> [Assigned task]:
Which lines below fall between the one containing "r_edge_cnt + c_EDGE_ONE;" and the one containing "w_pdata_nxt = r_shift;"? Repeat them exactly, counting both of those lines, and add nothing else.

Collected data
◇ ◇ ◇ ◇ ◇
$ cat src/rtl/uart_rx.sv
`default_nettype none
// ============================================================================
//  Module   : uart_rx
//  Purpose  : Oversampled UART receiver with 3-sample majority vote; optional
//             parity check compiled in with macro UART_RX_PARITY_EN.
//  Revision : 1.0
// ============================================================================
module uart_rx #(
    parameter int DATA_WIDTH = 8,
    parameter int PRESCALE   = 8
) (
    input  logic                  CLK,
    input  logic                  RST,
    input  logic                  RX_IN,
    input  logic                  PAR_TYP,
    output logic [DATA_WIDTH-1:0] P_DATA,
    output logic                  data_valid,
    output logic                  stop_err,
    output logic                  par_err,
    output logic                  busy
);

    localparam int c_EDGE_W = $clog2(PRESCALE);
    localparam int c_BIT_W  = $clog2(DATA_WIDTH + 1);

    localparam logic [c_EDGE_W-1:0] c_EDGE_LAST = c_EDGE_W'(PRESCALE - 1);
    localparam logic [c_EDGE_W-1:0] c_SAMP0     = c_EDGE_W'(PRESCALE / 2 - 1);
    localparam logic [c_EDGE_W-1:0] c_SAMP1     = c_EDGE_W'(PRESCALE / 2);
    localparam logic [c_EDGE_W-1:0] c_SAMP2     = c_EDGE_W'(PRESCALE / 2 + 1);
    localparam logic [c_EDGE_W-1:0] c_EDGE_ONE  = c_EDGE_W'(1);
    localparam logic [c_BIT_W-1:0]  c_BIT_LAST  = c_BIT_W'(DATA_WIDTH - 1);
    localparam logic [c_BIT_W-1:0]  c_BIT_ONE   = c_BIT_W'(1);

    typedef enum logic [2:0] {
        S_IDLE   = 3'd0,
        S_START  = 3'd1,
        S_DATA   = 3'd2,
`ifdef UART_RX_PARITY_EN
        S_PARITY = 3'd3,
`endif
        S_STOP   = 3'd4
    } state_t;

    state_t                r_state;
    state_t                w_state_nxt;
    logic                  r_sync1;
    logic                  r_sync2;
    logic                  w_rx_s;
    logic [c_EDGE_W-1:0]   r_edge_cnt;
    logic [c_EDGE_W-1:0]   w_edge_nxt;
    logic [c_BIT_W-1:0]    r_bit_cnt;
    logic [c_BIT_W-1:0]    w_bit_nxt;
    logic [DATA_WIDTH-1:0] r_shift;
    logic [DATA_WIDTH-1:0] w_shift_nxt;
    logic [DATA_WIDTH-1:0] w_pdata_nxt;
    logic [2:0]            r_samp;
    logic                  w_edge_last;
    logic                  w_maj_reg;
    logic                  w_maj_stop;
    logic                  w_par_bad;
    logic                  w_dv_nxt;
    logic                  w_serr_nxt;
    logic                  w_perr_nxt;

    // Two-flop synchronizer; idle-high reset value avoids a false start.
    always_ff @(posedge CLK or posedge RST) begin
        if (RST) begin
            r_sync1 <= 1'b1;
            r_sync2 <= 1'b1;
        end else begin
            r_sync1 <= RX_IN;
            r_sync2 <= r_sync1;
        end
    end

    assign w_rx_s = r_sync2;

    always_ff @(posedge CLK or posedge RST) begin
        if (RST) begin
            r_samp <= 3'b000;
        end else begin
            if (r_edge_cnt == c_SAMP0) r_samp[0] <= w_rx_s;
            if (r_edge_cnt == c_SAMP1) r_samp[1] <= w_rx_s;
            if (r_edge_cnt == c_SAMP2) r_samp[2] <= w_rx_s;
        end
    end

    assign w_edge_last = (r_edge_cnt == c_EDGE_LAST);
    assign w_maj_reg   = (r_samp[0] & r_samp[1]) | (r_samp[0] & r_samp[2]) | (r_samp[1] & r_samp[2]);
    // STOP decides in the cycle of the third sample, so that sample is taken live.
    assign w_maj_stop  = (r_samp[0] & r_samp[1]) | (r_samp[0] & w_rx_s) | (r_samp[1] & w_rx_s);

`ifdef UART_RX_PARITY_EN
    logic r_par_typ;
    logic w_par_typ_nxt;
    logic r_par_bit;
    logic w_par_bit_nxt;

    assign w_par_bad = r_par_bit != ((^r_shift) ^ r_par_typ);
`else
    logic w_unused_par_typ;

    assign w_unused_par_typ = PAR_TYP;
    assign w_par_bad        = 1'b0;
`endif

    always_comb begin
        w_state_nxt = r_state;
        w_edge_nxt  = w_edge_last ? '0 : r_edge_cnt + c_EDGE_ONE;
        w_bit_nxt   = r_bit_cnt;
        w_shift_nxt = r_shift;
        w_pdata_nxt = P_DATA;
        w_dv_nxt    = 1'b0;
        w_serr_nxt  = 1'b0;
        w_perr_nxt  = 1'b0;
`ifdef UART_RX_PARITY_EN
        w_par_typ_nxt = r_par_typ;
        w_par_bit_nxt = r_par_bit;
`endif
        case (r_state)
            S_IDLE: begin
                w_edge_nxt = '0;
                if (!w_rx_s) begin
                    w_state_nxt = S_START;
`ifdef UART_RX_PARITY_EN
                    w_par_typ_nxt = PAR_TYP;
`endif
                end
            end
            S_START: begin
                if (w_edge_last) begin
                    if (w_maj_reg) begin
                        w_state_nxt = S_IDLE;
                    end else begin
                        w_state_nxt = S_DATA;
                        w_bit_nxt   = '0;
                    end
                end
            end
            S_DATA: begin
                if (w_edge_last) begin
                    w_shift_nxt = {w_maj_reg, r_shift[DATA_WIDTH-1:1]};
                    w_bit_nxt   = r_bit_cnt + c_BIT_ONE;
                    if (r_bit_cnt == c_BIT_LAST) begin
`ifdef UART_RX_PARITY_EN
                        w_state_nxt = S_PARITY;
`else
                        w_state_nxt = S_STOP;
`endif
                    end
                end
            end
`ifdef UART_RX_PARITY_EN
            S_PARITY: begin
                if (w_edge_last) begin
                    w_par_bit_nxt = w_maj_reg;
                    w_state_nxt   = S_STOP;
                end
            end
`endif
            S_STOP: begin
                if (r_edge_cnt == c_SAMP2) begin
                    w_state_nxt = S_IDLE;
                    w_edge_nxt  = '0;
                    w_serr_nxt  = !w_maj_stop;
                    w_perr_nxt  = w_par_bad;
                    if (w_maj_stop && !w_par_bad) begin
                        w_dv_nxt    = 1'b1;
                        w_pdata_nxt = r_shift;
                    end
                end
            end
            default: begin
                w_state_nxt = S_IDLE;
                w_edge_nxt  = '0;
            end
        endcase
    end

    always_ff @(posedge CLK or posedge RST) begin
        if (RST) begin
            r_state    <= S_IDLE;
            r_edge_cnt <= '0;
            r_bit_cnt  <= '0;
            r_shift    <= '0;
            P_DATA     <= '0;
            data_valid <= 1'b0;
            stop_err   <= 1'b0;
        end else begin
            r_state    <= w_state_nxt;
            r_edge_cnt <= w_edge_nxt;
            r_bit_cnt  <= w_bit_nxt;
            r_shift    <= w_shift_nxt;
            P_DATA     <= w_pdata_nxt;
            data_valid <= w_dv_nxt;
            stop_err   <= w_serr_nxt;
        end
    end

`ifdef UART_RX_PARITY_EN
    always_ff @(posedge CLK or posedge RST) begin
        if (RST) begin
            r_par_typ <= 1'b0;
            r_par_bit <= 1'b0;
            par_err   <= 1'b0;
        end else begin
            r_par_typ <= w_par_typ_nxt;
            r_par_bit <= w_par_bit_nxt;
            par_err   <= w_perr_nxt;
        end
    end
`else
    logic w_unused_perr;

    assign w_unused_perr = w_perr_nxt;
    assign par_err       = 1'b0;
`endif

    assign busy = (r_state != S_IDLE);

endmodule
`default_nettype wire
◇ ◇ ◇ ◇ ◇
> [Task response]:
        w_edge_nxt  = w_edge_last ? '0 : r_edge_cnt + c_EDGE_ONE;
        w_bit_nxt   = r_bit_cnt;
        w_shift_nxt = r_shift;
        w_pdata_nxt = P_DATA;
        w_dv_nxt    = 1'b0;
        w_serr_nxt  = 1'b0;
        w_perr_nxt  = 1'b0;
`ifdef UART_RX_PARITY_EN
        w_par_typ_nxt = r_par_typ;
        w_par_bit_nxt = r_par_bit;
`endif
        case (r_state)
            S_IDLE: begin
                w_edge_nxt = '0;
                if (!w_rx_s) begin
                    w_state_nxt = S_START;
`ifdef UART_RX_PARITY_EN
                    w_par_typ_nxt = PAR_TYP;
`endif
                end
            end
            S_START: begin
                if (w_edge_last) begin
                    if (w_maj_reg) begin
                        w_state_nxt = S_IDLE;
                    end else begin
                        w_state_nxt = S_DATA;
                        w_bit_nxt   = '0;
                    end
                end
            end
            S_DATA: begin
                if (w_edge_last) begin
                    w_shift_nxt = {w_maj_reg, r_shift[DATA_WIDTH-1:1]};
                    w_bit_nxt   = r_bit_cnt + c_BIT_ONE;
                    if (r_bit_cnt == c_BIT_LAST) begin
`ifdef UART_RX_PARITY_EN
                        w_state_nxt = S_PARITY;
`else
                        w_state_nxt = S_STOP;
`endif
                    end
                end
            end
`ifdef UART_RX_PARITY_EN
            S_PARITY: begin
                if (w_edge_last) begin
                    w_par_bit_nxt = w_maj_reg;
                    w_state_nxt   = S_STOP;
                end
            end
`endif
            S_STOP: begin
                if (r_edge_cnt == c_SAMP2) begin
                    w_state_nxt = S_IDLE;
                    w_edge_nxt  = '0;
                    w_serr_nxt  = !w_maj_stop;
                    w_perr_nxt  = w_par_bad;
                    if (w_maj_stop && !w_par_bad) begin
                        w_dv_nxt    = 1'b1;
                        w_pdata_nxt = r_shift;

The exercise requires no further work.